Eligibility criteria for the MILD study included age ≥49 yrs, current or former smokers (having quit smoking ≤10 yrs before recruitment) with at least 20 pack-yrs of smoking history and no history of cancer within the previous 5 yrs.
Our sampling frame comprised 700 subjects without lung cancer out of the 1,236 subjects recruited between September 2005 and September 2006 (i.e. the first year of recruitment) by MILD. Cases with the longest follow-up CT scan (i.e. after 3 yrs) obtained for the evaluation of lung nodules according to our lung cancer screening protocol were included a priori (256 (20.7%) out of 1,236 subjects), to allow an assessment of the evolution of any ILD detected to be made [9]. The repeat CT scans were extracted and compared with their corresponding baseline scans. The remaining 444 (35.9%) subjects were randomly selected by the computer and mixed up with the other 256 for review. Such cases had been included in another study addressing a separate hypothesis [10].

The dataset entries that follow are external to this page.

===== config.mk =====
export PLATFORM = sky130hd
export DESIGN_NAME = joystick_debounce_flat
export DESIGN_NICKNAME = d
export VERILOG_FILES = /design/src/rtl/joystick_debounce_if.sv /design/src/rtl/joystick_debounce.sv /design/src/flat_wrapper.sv
export SDC_FILE = /design/constraint.sdc
export NUM_CORES = 1
export LEC_CHECK = 0
export BUFFER_PORTS_ARGS = -buffer_cell sky130_fd_sc_hd__buf_4
export CAP_MARGIN = 20
export CORE_ASPECT_RATIO = 1.5
export CORE_MARGIN = 10
export CORE_UTILIZATION = 46
export DETAILED_ROUTE_END_ITERATION = 6
export PLACE_DENSITY = 0.66
export SLEW_MARGIN = 20
export SYNTH_ARGS = -nofsm -noshare
export SYNTH_HDL_FRONTEND = slang
export SYNTH_SLANG_ARGS = --single-unit

===== constraint.sdc =====
create_clock -name clk -period 1.9 [get_ports clk]
set_clock_uncertainty 0.15 [all_clocks]
set_input_delay 0.095 -clock clk [delete_from_list [all_inputs] [get_ports clk]]
set_output_delay 0.095 -clock clk [all_outputs]
set_load 0.02 [all_outputs]

===== src/rtl/joystick_debounce_if.sv =====
// Joystick pin/vector bundle between the raw Pmod pins and the debounced mainboard inputs.
// The debouncer takes the slave view; whatever drives the pins takes the master view.
interface joystick_debounce_if;
  logic [0:4] joy1_pins;
  logic [0:4] joy2_pins;
  logic [0:4] joy1;
  logic [0:4] joy2;
  logic       joy_changed;

  modport master (
    output joy1_pins,
    output joy2_pins,
    input  joy1,
    input  joy2,
    input  joy_changed
  );

  modport slave (
    input  joy1_pins,
    input  joy2_pins,
    output joy1,
    output joy2,
    output joy_changed
  );
endinterface


===== src/rtl/joystick_debounce.sv =====
// Two-flop synchronizer plus per-bit tick-paced stability counters for both DB9 ports.
// Raw active-low pins in; registered active-high vectors and a one-cycle change strobe out.
module joystick_debounce #(
  parameter int prescale     = 54,
  parameter int stable_ticks = 1000
) (
  input logic                clk,
  input logic                reset,
  joystick_debounce_if.slave joy
);
  localparam int PW = (prescale > 1) ? $clog2(prescale) : 1;
  localparam int CW = (stable_ticks > 1) ? $clog2(stable_ticks) : 1;
  localparam int NB = 10;

  logic [0:NB-1] pins;
  logic [0:NB-1] sync;
  logic [0:NB-1] upd;
  logic [0:NB-1] s1_q;
  logic [0:NB-1] s2_q;
  logic [0:NB-1] out_q;
  logic [0:NB-1] out_d;
  logic [PW-1:0] pre_q;
  logic [PW-1:0] pre_d;
  logic [CW-1:0] cnt_q [NB];
  logic [CW-1:0] cnt_d [NB];
  logic          tick;
  logic          changed_q;
  logic          changed_d;

  // Port 1 occupies indices 0..4, port 2 indices 5..9, preserving pin order.
  assign pins = {joy.joy1_pins, joy.joy2_pins};
  assign sync = ~s2_q;
  assign tick = (pre_q == PW'(prescale - 1));

  // Next-state for prescaler, per-bit counters, outputs and strobe.
  always_comb begin
    if (tick) begin
      pre_d = {PW{1'b0}};
    end else begin
      pre_d = pre_q + PW'(1);
    end
    for (int i = 0; i < NB; i++) begin
      cnt_d[i] = cnt_q[i];
      out_d[i] = out_q[i];
      upd[i]   = 1'b0;
      // A match always wins over a tick, so any bounce back restarts qualification.
      if (sync[i] == out_q[i]) begin
        cnt_d[i] = {CW{1'b0}};
      end else if (tick && (cnt_q[i] == CW'(stable_ticks - 1))) begin
        out_d[i] = sync[i];
        cnt_d[i] = {CW{1'b0}};
        upd[i]   = 1'b1;
      end else if (tick) begin
        cnt_d[i] = cnt_q[i] + CW'(1);
      end else begin
        cnt_d[i] = cnt_q[i];
      end
    end
    changed_d = |upd;
  end

  // State registers; synchronizer resets to the released (high) pin level.
  always_ff @(posedge clk) begin
    if (reset) begin
      s1_q      <= {NB{1'b1}};
      s2_q      <= {NB{1'b1}};
      out_q     <= {NB{1'b0}};
      pre_q     <= {PW{1'b0}};
      changed_q <= 1'b0;
      for (int i = 0; i < NB; i++) begin
        cnt_q[i] <= {CW{1'b0}};
      end
    end else begin
      s1_q      <= pins;
      s2_q      <= s1_q;
      out_q     <= out_d;
      pre_q     <= pre_d;
      changed_q <= changed_d;
      for (int i = 0; i < NB; i++) begin
        cnt_q[i] <= cnt_d[i];
      end
    end
  end

  assign joy.joy1        = out_q[0:4];
  assign joy.joy2        = out_q[5:9];
  assign joy.joy_changed = changed_q;
endmodule


===== src/flat_wrapper.sv =====
// flat-port wrapper written by rule: the top's interface ports become plain ports
module joystick_debounce_flat 
#(
  parameter int prescale     = 54,
  parameter int stable_ticks = 1000
)
  (clk, reset, joy_joy1_pins, joy_joy2_pins, joy_joy1, joy_joy2, joy_joy_changed);
  joystick_debounce_if joy_i ();
  input logic clk;
  input logic reset;
  input wire logic [$bits(joy_i.joy1_pins)-1:0] joy_joy1_pins;
  input wire logic [$bits(joy_i.joy2_pins)-1:0] joy_joy2_pins;
  output wire logic [$bits(joy_i.joy1)-1:0] joy_joy1;
  output wire logic [$bits(joy_i.joy2)-1:0] joy_joy2;
  output wire logic [$bits(joy_i.joy_changed)-1:0] joy_joy_changed;
  assign joy_i.joy1_pins = joy_joy1_pins;
  assign joy_i.joy2_pins = joy_joy2_pins;
  assign joy_joy1 = joy_i.joy1;
  assign joy_joy2 = joy_i.joy2;
  assign joy_joy_changed = joy_i.joy_changed;
  joystick_debounce #(.prescale(prescale), .stable_ticks(stable_ticks)) u_core (.clk(clk), .reset(reset), .joy(joy_i));
endmodule

==> summary.md <==
| Metric | Value |
|---|---|
| # diodes | 0 |
| Core area | 12,450 sq um |
| Multi-input logic area | 3079 sq um |
| Placement Cell Area | 6399 sq um |
| Hold Startpoint | joy_joy1_pins[1] |
| Crit-path max FO | 8 |
| FF/Latch Area | 2749 sq um |
| P_leak | 2.466 nW |
| Fin. max-slew vios | 0 |
| Status | finished clean |
| Worst R2R Path Depth | 7 |
| Final Hold Viols | 0 |
| Die area | 17,620 sq um |
| Syn Std Cell Area | 5811 sq um |
| Synth top area share | 47.20% |
| Area delta synth->final | 26.06% |
| Drt total wl | 12,250 microns |
| Sw Share | 19.83% |
| Filler instances | 1,051 |
| Final hold slack | 0.2542 ns |
| R2R Path Start | u_core.pre_q[3]$_SDFF_PP0_ |
| Antenna violations before repair | 0 |
| Syn_area_per_cell | 8.967 sq um |
| H-tree depth | 4 |
| Largest net degree at the start of global routing | 40 |
| Top cell type by total area after synthesis | dfxtp_1 |
| DR DRC count | 0 |
| ANT nets after route | 0 |
| Syn nets | 672 |
| Die X | 111.8 microns |
| TritonCTS Sinks | 137 |
| Largest stage delay on the critical path | 0.38 ns |
| Data arrival, critical path | 2.00 ns |
| Row cnt | 50 |
| Most used DFF post-synth | dfxtp_1 |
| Reg-to-reg endpoint | u_core.cnt_q[7][8]$_SDFFE_PP0P_ |
| Fraction of layout cells with a size suffix above 1 | 22.48% |
| Number of synthesis warnings | 0 |
| Nature of the critical path startpoint | flop |
| #FFs+latches synth | 137 |
| Total power divided by cell area | 840.8 nW/um^2 |
| Final instance area | 7325 sq um |
| R2r setup slk | 0.05 ns |
| Worst-path clk slew | 0.06 ns |
| Final setup violation count | 0 |
| Gate power share | 2.2% |
| First-pass GRT wire length | 20,690 microns |
| Tot GR Track Use | 13.90% |
| Internal power | 4.937 mW |
| Cell variety after synth | 39 |
| Final min period | 1.853 ns |
| Vias | 4,651 |
| Crit Path Category | flop to flop |
| Grt total ovfl | 0 |
| Worst slew pin tran | 0.4131 ns |
| Post-synth EDFFs | 0 |
| Fin util | 58.83% |
| Mapped Cells | 648 |
| Hold Path Stages | 3 |
| Clock power frac | 50.5% |
| Max IR drop VDD | 0.6767 mV |
| Clock latency on the worst-skew pair | 0.41 ns |
| Sequential element share of the synthesized area | 47.20% |
| Sw power | 1.222 mW |
| Chip Height | 157.7 microns |
| Sequential group share of total power | 47.3% |
| Starting density of the core | 46.67% |
| Fmax | 539.7 MHz |
| Hold EP | u_core.s1_q[3]$_SDFF_PP1_ |
| CTS buffer count | 17 |
| Clk buf depth | 2 |
| Critical path endpoint category | flop |
| Final setup TNS | 0 ns |
| Worst EP required | 2.05 ns |
| Post-DP HPWL | 8498 microns |
| Vias in the first global route | 4,649 |
| Placer Congestion | 0.8301 |
| Pre-Repair DR Iteration Count | 4 |
| Max Cap Viol | 0 |
| Top delay family on crit path | simple AND/OR/NAND/NOR gates |
| Hold Crit Class | input pin to flop |
| Clock Root Buffer | clkbuf_16 |
| CP most frequent cell | buf_4 |
| Via/cell ratio | 5.174 |
| Buffer and inverter count on the worst path | 2 |
| Synth async-reset ratio | 0% |
| Layout Nets | 754 |
| Commonest non-fill, non-tap cells in the layout | 132 x dfxtp_1, 114 x nor2_1, 67 x buf_4 |
| Ranking of synthesized cells by area | dfxtp_1 47%, xnor2_1 8.1%, xor2_1 7.5% |
| Port buffer count | 22 |
| Most common cell after layout, fill and taps aside | dfxtp_1 |
| Iteration-0 DRC Markers | 149 |
| CP Cell Sequence | and3b_4 -> buf_4 -> nand3_4 -> buf_4 -> nor3_1 -> xnor2_1 -> nor2_1 |
| TritonCTS clock tree | yes |
| IO Count | 23 |
| Max-slew headroom | 72.46% |
| CP max-delay cell | and3b_4 |
| WL/cell | 13.63 microns |
| Final Cycle Share | 97.52% |
==> through the flow <==
step                setup WS (ns)  power [mW]  std cells
floorplan                 0.04407       3.031        648
global placement         -0.05252       3.076        847
detailed placement       -0.06039       3.080        847
CTS                      0.003846       6.204        890
global route             -0.01192       6.364        899
finish                    0.04716       6.159        899
==> cells by family after synthesis <==
family | count (synthesis) | synth area share [%]
DFF | 137 | 47.20
adders and majority gates | 12 | 2.584
buffers and inverters | 30 | 2.476
AOI/OAI and AO/OA | 26 | 2.864
xor gates and xnor gates | 104 | 15.68
and+or+nand+nor | 339 | 29.20
==> cell type report <==
| class | instances | area share [%] |
|---|---|---|
| Timing Repair Buffer | 82 | 9.412 |
| Clock inverter | 7 | 0.8883 |
| Clock buffer | 25 | 6.901 |
| Tap cell | 156 | 2.665 |
| Inverter | 11 | 0.5637 |
| Sequential cell | 137 | 37.53 |
| Multi-Input combinational cell | 481 | 42.04 |
==> routing by layer <==
layer	wire [microns]	share of wire [%]	track usage, %
met3	429	3.5	3.333
met5	0	0	0
met4	290	2.4	6.200
met2	6317	52	25.10
met1	5213	43	14.99
==> flip-flops by register name, summed over array words and instances, names as in the netlist <==
name                    flops
u_core.joy.joy_changed      1
u_core.out_q               10
u_core.pre_q                6
u_core.s2_q                10
u_core.cnt_q              100
u_core.s1_q                10
==> power by group through the flow <==
stage	logic (mW)	clock network, mW	registers, mW
2_1_floorplan	0.0591	0	2.97
3_3_place_gp	0.104	0	2.97
3_5_place_dp	0.107	0	2.97
4_1_cts	0.128	3.16	2.91
5_1_grt	0.146	3.30	2.91
6_report	0.133	3.11	2.91
==> cells in the mapped netlist (2+ instances only) <==
| library cell | n |
|---|---|
| and4_1 | 4 |
| nor4bb_1 | 6 |
| a21oi_1 | 15 |
| or2_2 | 24 |
| xnor2_1 | 54 |
| nor2_2 | 2 |
| dfxtp_1 | 137 |
| nand3_1 | 26 |
| buf_2 | 7 |
| nor2_1 | 115 |
| and3_1 | 8 |
| or3_1 | 2 |
| buf_4 | 4 |
| ha_1 | 12 |
| or3b_1 | 2 |
| o22a_1 | 3 |
| a211oi_1 | 4 |
| xor2_1 | 50 |
| nand4_1 | 35 |
| nand2_1 | 62 |
| nor4_1 | 11 |
| nor3_1 | 27 |
| nand2b_1 | 2 |
| clkbuf_1 | 7 |
| and2_1 | 5 |
| inv_1 | 11 |
==> worst reg2reg max path: stages, from the launching register on <==
cell and delay, ns:
dfxtp_2 0.34, and3b_4 0.38, buf_4 0.17, nand3_4 0.10, buf_4 0.16, nor3_1 0.24, xnor2_1 0.15, nor2_1 0.06
==> worst max path at each step <==
stage,start,end,slack (ns),depth (start not counted)
CTS,u_core.pre_q[1]$_SDFF_PP0_,u_core.cnt_q[0][6]$_SDFFE_PP0P_,0.004,8
global placement,u_core.pre_q[1]$_SDFF_PP0_,u_core.joy.joy_changed$_SDFF_PP0_,-0.05,8
detailed placement,u_core.pre_q[1]$_SDFF_PP0_,u_core.joy.joy_changed$_SDFF_PP0_,-0.06,8
floorplan,u_core.pre_q[1]$_SDFF_PP0_,u_core.cnt_q[7][1]$_SDFFE_PP0P_,0.04,9
finish,u_core.pre_q[3]$_SDFF_PP0_,u_core.cnt_q[7][8]$_SDFFE_PP0P_,0.05,7
global route,u_core.pre_q[1]$_SDFF_PP0_,u_core.out_q[0]$_SDFFE_PP0P_,-0.01,8
==> what timing repair did <==
item,CTS,global route
setup buffers,0,8
setup endpoints to repair,48,85
gates cloned,0,1
pin swaps,1,6
gates resized for setup,6,33
endpoints found under the hold margin,13,0
hold buffers,11,0
(Power assumes the default switching activity.)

Demographic data and smoking history were obtained through a standardised questionnaire for MILD participants. Forced expiratory volume in 1 s and forced vital capacity expressed as % predicted were recorded.
Low-dose, thin-section CT protocol
CT was performed using a 16-detector row CT system (Somatom Sensation 16; Siemens Medical Solutions, Forchheim, Germany). All CT examinations of the whole lung were acquired during one deep inspiratory breath-hold without the use of contrast medium. Standard low-dose CT parameters were as follows: 120 kV, 30 mAs, 0.75 mm collimation, gantry rotation time 0.5 s, pitch 1.5. Visual evaluations of ILD were performed on images reconstructed for detection of pulmonary nodules: 1-mm-thick sections with a reconstruction increment of 1 mm and a sharp kernel (Siemens B50 kernel). All images were viewed at window settings optimised for assessment of lung parenchyma (width 1500–1600 HU; level -500– -600 HU).
Image evaluation
The CT images of the study population were transferred to a CT workstation (Leonardo; Siemens Medical Solutions) and independently reviewed by two observers (N. Sverzellati and L. Guerci, with 7 and 4 yrs' experience, respectively, in interpreting thin-section CT scans for ILD) for the presence or absence of signs of ILD, without knowledge of the clinical data of the study population. Disagreements on presence variables and on the CT diagnosis were resolved by consensus review of divergent evaluations.
CT examinations were evaluated for the presence of parenchymal changes consistent with ILD, with the specific recommendation to record the presence or absence of ground-glass opacities, consolidation, honeycombing, reticulation and cysts, centrilobular hazy nodules and traction bronchiectasis within areas of ILD. Observers were instructed not to take into account ground-glass opacity when limited to the dependent lung zones (in keeping with dependent atelectasis). Observers were recommended to use the glossary of the Fleischner Society [11].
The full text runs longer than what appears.